## src/rtl/lfm_step_tracker_if.sv

```systemverilog
// Phase-stream input and dwell-report output bundle for lfm_step_tracker.
// freq_min/freq_max exist only when LFM_TRACK_MINMAX_EN is defined.
interface lfm_step_tracker_if #(
  parameter int unsigned DWELL_W = 16,
  parameter int unsigned STEP_W  = 8
);
  logic               s_phase_valid;
  logic [31:0]        s_phase_data;
  logic               freq_valid;
  logic [31:0]        freq_data;
  logic [DWELL_W-1:0] dwell_len;
  logic [1:0]         dir;
  logic               fold_pulse;
  logic [STEP_W-1:0]  step_count;
`ifdef LFM_TRACK_MINMAX_EN
  logic [31:0]        freq_min;
  logic [31:0]        freq_max;
`endif

  modport slave (
`ifdef LFM_TRACK_MINMAX_EN
    output freq_min, output freq_max,
`endif
    input  s_phase_valid, input s_phase_data,
    output freq_valid, output freq_data, output dwell_len,
    output dir, output fold_pulse, output step_count
  );

  modport master (
`ifdef LFM_TRACK_MINMAX_EN
    input  freq_min, input freq_max,
`endif
    output s_phase_valid, output s_phase_data,
    input  freq_valid, input freq_data, input dwell_len,
    input  dir, input fold_pulse, input step_count
  );
endinterface

```

## src/rtl/lfm_step_tracker.sv

```systemverilog
// Recovers the phase increment of a DDS phase stream and reports each completed constant-frequency dwell.
// Optional LFM_TRACK_MINMAX_EN adds running unsigned min/max of reported frequency words.
//
// state | meaning
// IDLE  | no previous phase held yet
// PRIME | previous phase held, waiting for first difference to seed ref
// TRACK | ref valid, counting dwell length and detecting steps
module lfm_step_tracker #(
  parameter logic [31:0] TOL     = 32'h0001_0000,
  parameter int unsigned DWELL_W = 16,
  parameter int unsigned STEP_W  = 8
) (
  input logic          clk,
  input logic          reset,
  lfm_step_tracker_if.slave bus
);

  typedef enum logic [1:0] {IDLE, PRIME, TRACK} state_t;

  state_t             r_state, w_state_nxt;
  logic [31:0]        r_prev_phase, r_diff, r_ref;
  logic               r_diff_valid;
  logic [DWELL_W-1:0] r_dwell_cnt;
  logic               r_freq_valid, r_fold_pulse;
  logic [31:0]        r_freq_data;
  logic [DWELL_W-1:0] r_dwell_len;
  logic [1:0]         r_dir;
  logic [STEP_W-1:0]  r_step_count;

  logic [31:0] w_d;
  logic [32:0] w_d_ext, w_abs;
  logic        w_prime, w_same, w_step, w_fold;
  logic [1:0]  w_new_dir;

  // 33-bit magnitude so that d = -2^31 compares as 2^31 instead of wrapping
  always_comb begin
    w_d     = r_diff - r_ref;
    w_d_ext = {w_d[31], w_d};
    w_abs   = w_d[31] ? (33'd0 - w_d_ext) : w_d_ext;
  end

  always_ff @(posedge clk or posedge reset) begin
    if (reset) r_state <= IDLE;
    else       r_state <= w_state_nxt;
  end

  always_comb begin
    w_state_nxt = r_state;
    w_prime     = 1'b0;
    w_same      = 1'b0;
    w_step      = 1'b0;
    w_fold      = 1'b0;
    w_new_dir   = w_d[31] ? 2'b01 : 2'b10;
    case (r_state)
      IDLE:  if (bus.s_phase_valid) w_state_nxt = PRIME;
      PRIME: if (r_diff_valid) begin
        w_prime     = 1'b1;
        w_state_nxt = TRACK;
      end
      TRACK: if (r_diff_valid) begin
        if (w_abs > {1'b0, TOL}) begin
          w_step = 1'b1;
          w_fold = (r_dir != 2'b00) && (w_new_dir != r_dir);
        end else begin
          w_same = 1'b1;
        end
      end
      default: w_state_nxt = IDLE;
    endcase
  end

  // r_dir doubles as last_dir: it only changes on a step event
  always_ff @(posedge clk or posedge reset) begin
    if (reset) begin
      r_prev_phase <= '0;
      r_diff       <= '0;
      r_diff_valid <= 1'b0;
      r_ref        <= '0;
      r_dwell_cnt  <= '0;
      r_freq_valid <= 1'b0;
      r_fold_pulse <= 1'b0;
      r_freq_data  <= '0;
      r_dwell_len  <= '0;
      r_dir        <= 2'b00;
      r_step_count <= '0;
    end else begin
      r_diff_valid <= 1'b0;
      if (bus.s_phase_valid) begin
        r_diff       <= bus.s_phase_data - r_prev_phase;
        r_prev_phase <= bus.s_phase_data;
        r_diff_valid <= (r_state != IDLE);
      end
      r_freq_valid <= w_step;
      r_fold_pulse <= w_fold;
      if (w_prime) begin
        r_ref       <= r_diff;
        r_dwell_cnt <= DWELL_W'(1);
      end else if (w_same) begin
        if (!(&r_dwell_cnt)) r_dwell_cnt <= r_dwell_cnt + DWELL_W'(1);
      end else if (w_step) begin
        r_freq_data  <= r_ref;
        r_dwell_len  <= r_dwell_cnt;
        r_dir        <= w_new_dir;
        r_step_count <= r_step_count + STEP_W'(1);
        r_ref        <= r_diff;
        r_dwell_cnt  <= DWELL_W'(1);
      end
    end
  end

  assign bus.freq_valid = r_freq_valid;
  assign bus.freq_data  = r_freq_data;
  assign bus.dwell_len  = r_dwell_len;
  assign bus.dir        = r_dir;
  assign bus.fold_pulse = r_fold_pulse;
  assign bus.step_count = r_step_count;

`ifdef LFM_TRACK_MINMAX_EN
  logic        r_mm_seen;
  logic [31:0] r_freq_min, r_freq_max;

  always_ff @(posedge clk or posedge reset) begin
    if (reset) begin
      r_mm_seen  <= 1'b0;
      r_freq_min <= '0;
      r_freq_max <= '0;
    end else if (w_step) begin
      r_mm_seen  <= 1'b1;
      r_freq_min <= (!r_mm_seen || (r_ref < r_freq_min)) ? r_ref : r_freq_min;
      r_freq_max <= (!r_mm_seen || (r_ref > r_freq_max)) ? r_ref : r_freq_max;
    end
  end

  assign bus.freq_min = r_freq_min;
  assign bus.freq_max = r_freq_max;
`endif

endmodule

```

## src/flat_wrapper.sv

```systemverilog
// flat-port wrapper written by rule: the top's interface ports become plain ports
module lfm_step_tracker_flat 
#(
  parameter logic [31:0] TOL     = 32'h0001_0000,
  parameter int unsigned DWELL_W = 16,
  parameter int unsigned STEP_W  = 8
)
  (clk, reset, bus_s_phase_valid, bus_s_phase_data, bus_freq_valid, bus_freq_data, bus_dwell_len, bus_dir, bus_fold_pulse, bus_step_count);
  lfm_step_tracker_if #(.DWELL_W(DWELL_W), .STEP_W(STEP_W)) bus_i ();
  input logic clk;
  input logic reset;
  input wire logic [$bits(bus_i.s_phase_valid)-1:0] bus_s_phase_valid;
  input wire logic [$bits(bus_i.s_phase_data)-1:0] bus_s_phase_data;
  output wire logic [$bits(bus_i.freq_valid)-1:0] bus_freq_valid;
  output wire logic [$bits(bus_i.freq_data)-1:0] bus_freq_data;
  output wire logic [$bits(bus_i.dwell_len)-1:0] bus_dwell_len;
  output wire logic [$bits(bus_i.dir)-1:0] bus_dir;
  output wire logic [$bits(bus_i.fold_pulse)-1:0] bus_fold_pulse;
  output wire logic [$bits(bus_i.step_count)-1:0] bus_step_count;
  assign bus_i.s_phase_valid = bus_s_phase_valid;
  assign bus_i.s_phase_data = bus_s_phase_data;
  assign bus_freq_valid = bus_i.freq_valid;
  assign bus_freq_data = bus_i.freq_data;
  assign bus_dwell_len = bus_i.dwell_len;
  assign bus_dir = bus_i.dir;
  assign bus_fold_pulse = bus_i.fold_pulse;
  assign bus_step_count = bus_i.step_count;
  lfm_step_tracker #(.TOL(TOL), .DWELL_W(DWELL_W), .STEP_W(STEP_W)) u_core (.clk(clk), .reset(reset), .bus(bus_i));
endmodule
```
________
Required work: Note how many lines in the material hold the word "slave", and give that number with nothing added.

Answer to this task: 2